Once a Bastion of Free Speech, the A.C.L.U. Faces an Identity Crisis

An organization that has defended the First Amendment rights of Nazis and the Ku Klux Klan is split by an internal debate over whether supporting progressive causes is more important.

By Michael Powell | June 6, 2021 | Updated 1:13 p.m. ET

It was supposed to be the celebration of a grand career, as the American Civil Liberties Union presented a prestigious award to the longtime lawyer David Goldberger. He had argued one of its most famous cases, defending the free speech rights of Nazis in the 1970s to march in Skokie, Ill., home to many Holocaust survivors.

Mr. Goldberger, now 79, adored the A.C.L.U. But at his celebratory luncheon in 2017, he listened to one speaker after another and felt a growing unease.

A law professor argued that the free speech rights of the far right were not worthy of defense by the A.C.L.U. and that Black people experienced offensive speech far more viscerally than white allies. In the hallway outside, an A.C.L.U. official argued it was perfectly legitimate for his lawyers to decline to defend hate speech.

Mr. Goldberger, a Jew who defended the free speech of those whose views he found repugnant, felt profoundly discouraged.

“I got the sense it was more important for A.C.L.U. staff to identify with clients and progressive causes than to stand on principle,” he said in a recent interview. “Liberals are leaving the First Amendment behind.”

The A.C.L.U., America’s high temple of free speech and civil liberties, has emerged as a muscular and richly funded progressive powerhouse in recent years, taking on the Trump administration in more than 400 lawsuits. But the organization finds itself riven with internal tensions over whether it has stepped away from a founding principle — unwavering devotion to the First Amendment.

It’s a long article, thousands of words, but, shockingly enough,[1]There should be a sarcasm tag here; I don’t find this shocking in the slightest. nowhere in the article does it mention the Times own opposition to freedom of speech.

In 1971, President Richard Nixon sought a restraining order to prevent The New York Times and The Washington Post from printing more of the so-called “Pentagon Papers,” technically the Report of the Office of the Secretary of Defense Vietnam Task Force, a classified history and assessment of American policy and operations in the Vietnam war. The Times and the Post fought the injunctions in court, the Times winning in New York Times Co. v. United States, 403 U.S. 713 (1971). The Times was all about the First Amendment and Freedom of the Press.
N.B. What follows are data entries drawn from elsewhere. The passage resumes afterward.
===== src/rtl/ppio_pkg.sv =====
package ppio_pkg;
   localparam int PORT_W = 8;

   typedef struct packed {
      logic [1:0] a_mode;
      logic       a_in;
      logic       cu_in;
      logic       b_mode;
      logic       b_in;
      logic       cl_in;
   } ctl_t;

   localparam ctl_t CTL_RESET = 7'b00_1_1_0_1_1;

   localparam int PC_INTR_B = 0;
   localparam int PC_BF_B   = 1;
   localparam int PC_HS_B   = 2;
   localparam int PC_INTR_A = 3;
   localparam int PC_STB_A  = 4;
   localparam int PC_IBF_A  = 5;
   localparam int PC_ACK_A  = 6;
   localparam int PC_OBF_A  = 7;
endpackage


===== src/rtl/ppio_sync.sv =====
module ppio_sync #(
   parameter int W      = 8,
   parameter int STAGES = 0
) (
   input  logic         clk,
   input  logic         rst_n,
   input  logic [W-1:0] d,
   output logic [W-1:0] q
);
   if (STAGES < 0 || STAGES > 4) begin : g_bad
      $error("ppio_sync: STAGES must be 0..4");
   end

   if (STAGES == 0) begin : g_pass
      assign q = d;
   end else begin : g_flops
      logic [W-1:0] st [STAGES];
      always_ff @(posedge clk or negedge rst_n) begin
         if (!rst_n) begin
            for (int i = 0; i < STAGES; i++) st[i] <= '1;
         end else begin
            st[0] <= d;
            for (int i = 1; i < STAGES; i++) st[i] <= st[i-1];
         end
      end
      assign q = st[STAGES-1];
   end
endmodule


===== src/rtl/ppio_in_chan.sv =====
module ppio_in_chan #(
   parameter int W = 8
) (
   input  logic         clk,
   input  logic         rst_n,
   input  logic         clr,
   input  logic         en,
   input  logic         stb_n,
   input  logic [W-1:0] din,
   input  logic         rd_hit,
   input  logic         inte,
   output logic [W-1:0] dlat,
   output logic         ibf,
   output logic         intr
);
   if (W < 1) begin : g_bad
      $error("ppio_in_chan: W must be positive");
   end

   logic stb_q;
   wire  stb_rise = en && stb_n && !stb_q;

   always_ff @(posedge clk or negedge rst_n) begin
      if (!rst_n) begin
         stb_q <= 1'b1;
         dlat  <= '0;
         ibf   <= 1'b0;
         intr  <= 1'b0;
      end else if (clr) begin
         stb_q <= stb_n;
         dlat  <= '0;
         ibf   <= 1'b0;
         intr  <= 1'b0;
      end else begin
         stb_q <= stb_n;
         if (en && !stb_n) begin
            dlat <= din;
            ibf  <= 1'b1;
         end else if (rd_hit) begin
            ibf  <= 1'b0;
         end
         if (rd_hit)                     intr <= 1'b0;
         else if (stb_rise && inte && ibf) intr <= 1'b1;
      end
   end

   AST_IBF_ON_STB: assert property (@(posedge clk) disable iff (!rst_n)
      (en && !stb_n && !clr) |=> ibf);
   AST_INTR_NEEDS_IBF: assert property (@(posedge clk) disable iff (!rst_n)
      intr |-> ibf);
   AST_READ_RISE_NO_INTR: assert property (@(posedge clk) disable iff (!rst_n)
      rd_hit |=> !intr);
endmodule


===== src/rtl/ppio_out_chan.sv =====
module ppio_out_chan (
   input  logic clk,
   input  logic rst_n,
   input  logic clr,
   input  logic en,
   input  logic ack_n,
   input  logic wr_hit,
   input  logic inte,
   output logic obf_n,
   output logic intr
);
   logic ack_q;
   wire  ack_rise = en && ack_n && !ack_q;

   always_ff @(posedge clk or negedge rst_n) begin
      if (!rst_n) begin
         ack_q <= 1'b1;
         obf_n <= 1'b1;
         intr  <= 1'b0;
      end else if (clr) begin
         ack_q <= ack_n;
         obf_n <= 1'b1;
         intr  <= 1'b0;
      end else begin
         ack_q <= ack_n;
         if (wr_hit)              obf_n <= 1'b0;
         else if (en && !ack_n)   obf_n <= 1'b1;
         if (wr_hit)              intr  <= 1'b0;
         else if (ack_rise && inte) intr <= 1'b1;
      end
   end

   AST_OBF_LOW_AFTER_WR: assert property (@(posedge clk) disable iff (!rst_n)
      (wr_hit && !clr) |=> !obf_n);
   AST_ACK_RESTORES: assert property (@(posedge clk) disable iff (!rst_n)
      (en && !ack_n && !wr_hit && !clr) |=> obf_n);
endmodule


===== src/rtl/ppio_top.sv =====
module ppio_top #(
   parameter int SYNC_STAGES = 0
) (
   input  logic       clk,
   input  logic       rst_n,
   input  logic       cs,
   input  logic       rd,
   input  logic       wr,
   input  logic [1:0] addr,
   input  logic [7:0] wdata,
   output logic [7:0] rdata,
   input  logic [7:0] pa_in,
   output logic [7:0] pa_out,
   output logic [7:0] pa_oe,
   input  logic [7:0] pb_in,
   output logic [7:0] pb_out,
   output logic [7:0] pb_oe,
   input  logic [7:0] pc_in,
   output logic [7:0] pc_out,
   output logic [7:0] pc_oe
);
   import ppio_pkg::*;
   localparam int W   = PORT_W;
   localparam int NIB = W / 2;

   if (SYNC_STAGES < 0 || SYNC_STAGES > 4) begin : g_bad
      $error("ppio_top: SYNC_STAGES must be 0..4");
   end

   ctl_t         ctl;
   logic [W-1:0] pa_lat, pb_lat, pc_lat, inte, pcs;

   wire host_wr = cs && wr;
   wire host_rd = cs && rd;
   wire ctl_wr  = host_wr && (addr == 2'd3) && wdata[7];
   wire bsr_wr  = host_wr && (addr == 2'd3) && !wdata[7];

   always_ff @(posedge clk or negedge rst_n) begin
      if (!rst_n) begin
         ctl    <= CTL_RESET;
         pa_lat <= '0;
         pb_lat <= '0;
         pc_lat <= '0;
         inte   <= '0;
      end else if (ctl_wr) begin
         ctl    <= ctl_t'(wdata[6:0]);
         pa_lat <= '0;
         pb_lat <= '0;
         pc_lat <= '0;
         inte   <= '0;
      end else begin
         if (host_wr && addr == 2'd0) pa_lat <= wdata;
         if (host_wr && addr == 2'd1) pb_lat <= wdata;
         if (host_wr && addr == 2'd2) pc_lat <= wdata;
         if (bsr_wr) begin
            pc_lat[wdata[3:1]] <= wdata[0];
            inte[wdata[3:1]]   <= wdata[0];
         end
      end
   end

   ppio_sync #(.W(W), .STAGES(SYNC_STAGES)) u_sync (
      .clk(clk), .rst_n(rst_n), .d(pc_in), .q(pcs));

   wire a_m2 = ctl.a_mode[1];
   wire a_m1 = (ctl.a_mode == 2'b01);
   wire b_m1 = ctl.b_mode;

   logic [1:0]   in_en, out_en, stb_n, ack_n, rd_hit, wr_hit, inte_i, inte_o;
   logic [1:0]   ibf, iintr, obf_n, ointr;
   logic [W-1:0] din  [2];
   logic [W-1:0] dlat [2];

   assign in_en  = {b_m1 && ctl.b_in,  a_m2 || (a_m1 && ctl.a_in)};
   assign out_en = {b_m1 && !ctl.b_in, a_m2 || (a_m1 && !ctl.a_in)};
   assign stb_n  = {pcs[PC_HS_B], pcs[PC_STB_A]};
   assign ack_n  = {pcs[PC_HS_B], pcs[PC_ACK_A]};
   assign inte_i = {inte[PC_HS_B], inte[PC_STB_A]};
   assign inte_o = {inte[PC_HS_B], inte[PC_ACK_A]};
   assign din[0] = pa_in;
   assign din[1] = pb_in;

   for (genvar g = 0; g < 2; g++) begin : g_grp
      assign rd_hit[g] = host_rd && (addr == 2'(g)) && in_en[g];
      assign wr_hit[g] = host_wr && (addr == 2'(g)) && out_en[g];

      ppio_in_chan #(.W(W)) u_in (
         .clk(clk), .rst_n(rst_n), .clr(ctl_wr), .en(in_en[g]),
         .stb_n(stb_n[g]), .din(din[g]), .rd_hit(rd_hit[g]),
         .inte(inte_i[g]), .dlat(dlat[g]), .ibf(ibf[g]), .intr(iintr[g]));

      ppio_out_chan u_out (
         .clk(clk), .rst_n(rst_n), .clr(ctl_wr), .en(out_en[g]),
         .ack_n(ack_n[g]), .wr_hit(wr_hit[g]), .inte(inte_o[g]),
         .obf_n(obf_n[g]), .intr(ointr[g]));
   end

   // port C role map: hs_st = status driven out, hs_in = strobe/ack inputs
   logic [W-1:0] hs_st, hs_in, stat, hs, nib_oe, pc_plain, pc_rd, pa_rd, pb_rd;

   always_comb begin
      hs_st = '0;
      hs_in = '0;
      if (b_m1) begin
         hs_st[PC_INTR_B] = 1'b1;
         hs_st[PC_BF_B]   = 1'b1;
         hs_in[PC_HS_B]   = 1'b1;
      end
      if (a_m2) begin
         hs_st[PC_INTR_A] = 1'b1;
         hs_st[PC_IBF_A]  = 1'b1;
         hs_st[PC_OBF_A]  = 1'b1;
         hs_in[PC_STB_A]  = 1'b1;
         hs_in[PC_ACK_A]  = 1'b1;
      end else if (a_m1) begin
         hs_st[PC_INTR_A] = 1'b1;
         if (ctl.a_in) begin
            hs_st[PC_IBF_A] = 1'b1;
            hs_in[PC_STB_A] = 1'b1;
         end else begin
            hs_st[PC_OBF_A] = 1'b1;
            hs_in[PC_ACK_A] = 1'b1;
         end
      end
      stat            = '0;
      stat[PC_INTR_B] = iintr[1] | ointr[1];
      stat[PC_BF_B]   = ctl.b_in ? ibf[1] : obf_n[1];
      stat[PC_INTR_A] = iintr[0] | ointr[0];
      stat[PC_IBF_A]  = ibf[0];
      stat[PC_OBF_A]  = obf_n[0];
   end

   assign hs       = hs_st | hs_in;
   assign nib_oe   = {{NIB{!ctl.cu_in}}, {NIB{!ctl.cl_in}}};
   assign pc_plain = (pc_in & ~nib_oe) | (pc_lat & nib_oe);
   assign pc_rd    = (pc_plain & ~hs) | (stat & hs_st) | (inte & hs_in);
   assign pc_out   = (pc_lat & ~hs) | (stat & hs_st);
   assign pc_oe    = (nib_oe & ~hs) | hs_st;

   assign pa_out = pa_lat;
   assign pb_out = pb_lat;
   assign pa_oe  = a_m2 ? {W{!pcs[PC_ACK_A]}} : {W{!ctl.a_in}};
   assign pb_oe  = {W{!ctl.b_in}};
   assign pa_rd  = in_en[0] ? dlat[0] : (ctl.a_in ? pa_in : pa_lat);
   assign pb_rd  = in_en[1] ? dlat[1] : (ctl.b_in ? pb_in : pb_lat);

   always_comb begin
      case (addr)
         2'd0:    rdata = pa_rd;
         2'd1:    rdata = pb_rd;
         2'd2:    rdata = pc_rd;
         default: rdata = {1'b1, ctl};
      endcase
   end

   AST_MODEWR_CLEARS: assert property (@(posedge clk) disable iff (!rst_n)
      ctl_wr |=> (pa_out == '0 && pb_out == '0));
   AST_BSR_KEEPS_MODE: assert property (@(posedge clk) disable iff (!rst_n)
      bsr_wr |=> $stable(ctl));
endmodule


===== config.mk =====
export PLATFORM = sky130hd
export DESIGN_NAME = ppio_top
export DESIGN_NICKNAME = d
export VERILOG_FILES = /design/src/rtl/ppio_pkg.sv /design/src/rtl/ppio_sync.sv /design/src/rtl/ppio_in_chan.sv /design/src/rtl/ppio_out_chan.sv /design/src/rtl/ppio_top.sv
export SDC_FILE = /design/constraint.sdc
export NUM_CORES = 1
export LEC_CHECK = 0
export BUFFER_PORTS_ARGS = -buffer_cell sky130_fd_sc_hd__buf_2
export CORE_MARGIN = 3
export CORE_UTILIZATION = 29
export CTS_BUF_LIST = sky130_fd_sc_hd__clkbuf_2 sky130_fd_sc_hd__clkbuf_4 sky130_fd_sc_hd__clkbuf_8
export CTS_CLUSTER_DIAMETER = 120
export DETAILED_ROUTE_END_ITERATION = 10
export GPL_TIMING_DRIVEN = 0
export REMOVE_ABC_BUFFERS = 1
export SLEW_MARGIN = 30
export SYNTH_ARGS = -nofsm -noshare
export SYNTH_HDL_FRONTEND = slang
export SYNTH_SLANG_ARGS = --single-unit
export TNS_END_PERCENT = 5

===== constraint.sdc =====
create_clock -name clk -period 2.2 [get_ports clk]
set_input_delay 0.11 -clock clk [delete_from_list [all_inputs] [get_ports clk]]
set_output_delay 0.11 -clock clk [all_outputs]
set_load 0.02 [all_outputs]

After elaboration in Yosys (flattened, before gate mapping)
Cells that the tools add are included.
Operators by class
  $lt $le $gt $ge: 2
  eq/ne operators: 4
  mux-type cells: 59
  bitwise gates (word level): 17
  reduce and logical (&&, ||, !) cells: 64
Operators with widths (number)
  $mux W8: 19
  $and A8 B8 Y8: 6
  $or A8 B8 Y8: 5
  $logic_and A1 B1 Y1: 37
  $mux W1: 35
  $pmux W8 S3: 1
  $reduce_bool A3 Y1: 8
  $bwmux W8: 2
  $not A8 Y8: 2
  $logic_not A1 Y1: 11
  $reduce_bool A2 Y1: 5
  $and A8 B7 Y8: 1
  $or A8 B7 Y8: 1
  $eq A2 B1 Y1 const B: 2
  $eq A2 B2 Y1 const B: 2
  $lt A3 B4 Y1 const B: 1
  $demux W1 S3: 1
  $ge A3 B1 Y1 const B: 1
  $logic_not A2 Y1: 1
  $logic_or A1 B1 Y1: 2
  $mux W2: 1
  $or A1 B1 Y1: 2
Storage, ports and cells
  register bits: 66
  bits of input ports: 39
  output and inout port bits: 56
  logic and storage cells: 169

Depth between registers and ports, before layout
  depth in word-level cells: 10
  mapped depth: 6
  depth with buffers taken out: 4

Hierarchy
A second synthesis with hierarchy kept.
Unflattened totals
  cells, all modules: 439
  area, all modules: 3870.0 sq um
By module, submodules not included
  ppio_top: times used 1, cells an instance 323, area an instance 2673.8 sq um, seq. area each 855.8 sq um
  ppio_in_chan: times used 2, cells an instance 45, area an instance 444.2 sq um, seq. area each 276.5 sq um
  ppio_out_chan: times used 2, cells an instance 9, area an instance 123.9 sq um, seq. area each 77.6 sq um
  ppio_sync: times used 1, cells an instance 8, area an instance 60.1 sq um, seq. area each 0.0 sq um

Least setup slack after synthesis
Ideal clock, no wire load.
  path type: reg2out
  start point: reg, netlist name a_m2
  end point: out pa_oe[1]
  arrival: 1626 ps
  required time: 2090 ps
  setup slack: 464 ps
  stages on the path, launching flop included: 4
  path buffers: 2
  cells stage by stage: dfrtp_1 -> clkbuf_1 -> mux2i_1 -> buf_4
Between the ends
  word-level cells in the longest chain between the ends: 1
Ends and longest elaborated chain
  $mux W8: RTL line ppio_top.sv:142  | assign pa_oe = a_m2 ? {W{!pcs[PC_ACK_A]}} : {W{!ctl.a_in}};
  to (decl): RTL line ppio_top.sv:14  | output logic [7:0] pa_oe,
Every way passes these cells.

Worst setup path after layout
  start point: reg ctl[4] (netlist name)
  end point: out rdata[4]
Between the ends
  word-level cells in the longest chain between the ends: 9
  elaborated cells between the ends (all ways): 14
  those cells by class: mux (6); bitwise (6); reduce/logical (2)
Ends and longest elaborated chain
  from (decl): RTL line ppio_top.sv:30  | ctl_t ctl;
  from (signal assigned): RTL line ppio_top.sv:46  | ctl <= ctl_t'(wdata[6:0]);
  $mux W1: RTL line ppio_top.sv:117  | if (ctl.a_in) begin
  $mux W1: RTL line ppio_top.sv:115  | end else if (a_m1) begin
  $mux W1: RTL line ppio_top.sv:109  | if (a_m2) begin
  $or A8 B7 Y8: RTL line ppio_top.sv:133  | assign hs = hs_st | hs_in;
  $not A8 Y8: RTL line ppio_top.sv:136  | assign pc_rd = (pc_plain & ~hs) | (stat & hs_st) | (inte & hs_in);
  $and A8 B8 Y8: RTL line ppio_top.sv:136
  $or A8 B8 Y8 (2 in series): RTL line ppio_top.sv:136
  $pmux W8 S3 *: RTL line ppio_top.sv:148  | case (addr)
  to (decl): RTL line ppio_top.sv:11  | output logic [7:0] rdata,
Mark *: on every way between the ends. The rest lies on a longest branch, timed or not.

==> impl_results.md <==
- Sequential fraction of the synthesis area: a little over two fifths
- Worst setup SP type: flip-flop
- Share of layout cells above drive strength 1: approximately 33%
- N_diodes: 0
- Yosys top cell area share: about 36%
- WHS Path Cells: 3
- EDFF count, synth: 0
- Post-placement cell count: 632
- DIE AREA: approximately 0.014 sq mm
- Post-Synth XOR/XNOR Area: 0%
- RSZ-0062 raised after global routing: true
- Fill count: about 1.3k
- Failing checks: negative setup slack
- H-tree depth: 3
- Die W: approximately 120 um
- Final #Nets: between 500 and 600
- Global Route Usage Sum: about 17%
- Post-synthesis mux area share: 11.7%
- Final hold slack: between 15 and 20 ps
- Yosys top cell by area: dfrtp_1
- Rows: 40
- Largest family of logic cells by synthesized area: simple AND/OR/NAND/NOR gates
- Largest net degree at the start of global routing: 48
- GRT Residual Overflow: 0
- Slack of the critical path: -20.5 ps
- Boundary Pins: between 90 and 100
- Vias per cell: ~5.2
- Clock buffer depth: 2
- Critical path fanouts, max: 7
- Fin crit share: 101%
- Netlist Area Pre-Place: around 0.0036 sq mm
- Area Overhead vs Synth: 26.2%
- Post-detailed-route count of antenna-violating nets: 0
- Clock root buffer: clkbuf_8
- PwrDens: around 980 mW/mm^2
- Core area: 0.0121 sq mm
- Skew-Pair Late Insertion Delay: between 300 and 400 ps
- Most frequent cells in the layout: buf_2 (91), nand2_1 (68), dfrtp_1 (49)
- Crit. End Element: primary output
- Crit path arrival time: between 2000 and 2500 ps
- Pre-CTS setup slack: -139 ps
- TritonRoute pass-1 iters: 5
- Setup Viol. Count Final: 2
- Commonest non-fill, non-tap cell in the layout: buf_2
- Simple-Gate Fraction of Synth Area: about a fifth
- Main synth FF type: dfrtp_1
- IO buf count: between 90 and 100
- Sink Count: 61
- Reg2reg path depth: 5
- Distinct cells, synth: 60
- Vias in the first global route: roughly 3.4k
- Synth warn: 0
- Slew Viols, Final: 0
- Ranking of synthesized cells by area: dfrtp_1 (36%), mux2i_1 (8.3%), nand2_1 (7.0%)
- Initial Util: 30.0%
- Outcome: finished, violations left
- Min-delay worst type: in2reg
- Period minus WS final: roughly 2200 ps
- Total CTS buffers: 9
- DRC: 0
- Leak Pwr: about 0.0022 uW
- Initial antenna violation count: 0
- DR WL/cell: around 18 um
- Peak supply drop: about 0.40 mV
- Synth async-reset ratio: between 90% and 100%
- Via count: 3469
- Post-detail-place hpwl: 8270 um
- Yosys reg bits: 61
- Die Y: 118 um
- Mean Syn Cell Area: 8.83 sq um
- First-pass GRT wire length: between 15000 and 20000 um
- WS Path Type: reg2out
- Worst-path clk slew: roughly 70 ps
- Rel. slew slack: between 50% and 60%
- Worst EP required: ~2100 ps
- CTS tree: yes
- MaxCap Viol Count: 0
- Adder-cell share of the synthesized area: 0%
- Worst-margin pin slew: ~680 ps
- Fmax: roughly 450 MHz
- Final wirelength: approximately 12000 um
- Final std cells w/o fill: 672
- Placer Congestion: 0.835
- Compound-Gate Fraction of Synth Area: 18.5%
- Post-Syn Instances: around 410
- Fin. Hold Viols: 0
- Clk_skew: roughly 8.4 ps
- DRT iter0 DRCs: between 300 and 400
synth_stat cells (all sizes together) (2+ instances only):
master  instances
buf            35
a21oi          43
o221ai          2
clkbuf          8
a22oi           2
a211oi          7
o21ai          28
dfstp           9
or3             3
mux4            3
mux2i          30
dfrtp          52
nand2          68
and2            3
nor4            2
nand4b          3
a22o            2
nand3b          3
nand2b          2
nor2           41
inv             9
a31oi           6
mux2            5
nor3            6
nand3           6
nor2b           6
a211o           2
o211ai          3
power by group:
group | internal (uW) | switching (uW)
Clock | 605 | 439
Sequential | 1420 | 280
Combinational | 713 | 1020
Total | 2740 | 1740
flip-flops by register name, summed over array words and instances (netlist names):
register	cells
g_grp.u_in.dlat	16
a_m2	1
b_m1	1
g_grp.u_in.stb_q	1
g_grp.u_out.obf_n	2
g_grp.u_out.intr	2
g_grp.u_out.ack_q	2
g_grp.u_in.intr	2
pb_out	8
g_grp.u_in.ibf	2
ctl	5
pa_out	8
inte	3
pc_lat	8
path summary, 6_finish.rpt:
check / startpoint / endpoint / slack [ps]
max in group asynchronous: rst_n / ctl[0] / 1450
min reg2reg: g_grp[1].u_in.dlat[3] / g_grp[1].u_in.dlat[3] / 530
min in group asynchronous: rst_n / g_grp[0].u_out.intr / 190
min: pa_in[2] / g_grp[0].u_in.dlat[2] / 20
max: ctl[4] / rdata[4] / -20
max reg2reg: ctl[4] / g_grp[0].u_in.ibf / 490
stage by stage:
stage               cell area, sq um  util [%]  setup TNS [ps]  power [uW]
floorplan                       3380         -           -7530        2650
global placement                4060      33.5          -26780        3210
detailed placement              4130      34.1            -271        3260
CTS                             4520      37.3           -96.3        4440
global route                    4580      37.8            -292        4730
finish                          4580      37.8           -30.0        4480
logic make-up (layout without fill, tap and decap cells):
| family | count (synthesis) | in the layout |
|---|---|---|
| simple gates | 150 | 150 |
| mux | 38 | 38 |
| flops | 61 | 61 |
| buf+inv | 52 | 144 |
| compound gates | 110 | 111 |
timing repair:
item	4_1_cts	5_1_grt
endpoints found under the setup margin	14	8
cloned	1	0
setup buffers	13	5
pin swaps	1	2
gates resized for setup	13	6
hold buffers	5	0
hold endpoints to repair	59	0
layout make-up:
cell class	instances	area, sq um	share of cell area (%)
repair buffers	119	718	15.7
flip-flops and latches	61	1550	33.9
inverters	9	33.8	0.738
clock buffers	14	168	3.66
well taps	168	210	4.59
clock inverters	2	35.0	0.765
multi-input cells	299	1860	40.6
layer usage:
layer / GRT usage (%) / wire (um) / vias up / share of wire [%]
met2: 27.1 / 5630 / 142 / 47
li1: - / - / 1622 / -
met1: 24.2 / 5510 / 1690 / 46
met3: 3.56 / 703 / 15 / 5.8
met4: 4.40 / 189 / 0 / 1.6
met5: 0 / 0 / - / 0
critical path, cell delays in order (launching register included):
cell and delay [ps]:
dfstp_4 690, mux2_4 310, mux4_2 440, nor2_1 100, a21oi_1 50, buf_4 190
Note: power is estimated with default switching activity, not from simulation.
Of course, All the News That’s Fit to Print was to be determined not by the readers, but by the editors!

Well that was then, but it sure isn’t now. On November 29, 2018, the editors of the Times gave OpEd space to Chad Malloy to claim that a restriction on speech actually promoted freedom of speech:

How Twitter’s Ban on ‘Deadnaming’ Promotes Free Speech

Trans people are less likely to speak up if they know they’re going to be constantly told they don’t exist.

by Parker Malloy[2]‘Parker’ Malloy is a male, born Chad Malloy, who claims to be female. The Times referred to Mr Malloy as ‘Ms Malloy,’ and the Times went along with that. The First Street … Continue reading | November 29, 2018

In September, Twitter announced changes to its “hateful conduct” policy, violations of which can get users temporarily or permanently barred from the site. The updates, an entry on Twitter’s blog explained, would expand its existing rules “to include content that dehumanizes others based on their membership in an identifiable group, even when the material does not include a direct target.” A little more than a month later, the company quietly rolled out the update, expanding the conduct page from 374 to 1,226 words, which went largely unnoticed until this past week.

While much of the basic framework stayed the same, the latest version leaves much less up for interpretation. Its ban on “repeated and/or non-consensual slurs, epithets, racist and sexist tropes, or other content that degrades someone” was expanded to read: “We prohibit targeting individuals with repeated slurs, tropes or other content that intends to dehumanize, degrade or reinforce negative or harmful stereotypes about a protected category. This includes targeted misgendering or deadnaming of transgender individuals.”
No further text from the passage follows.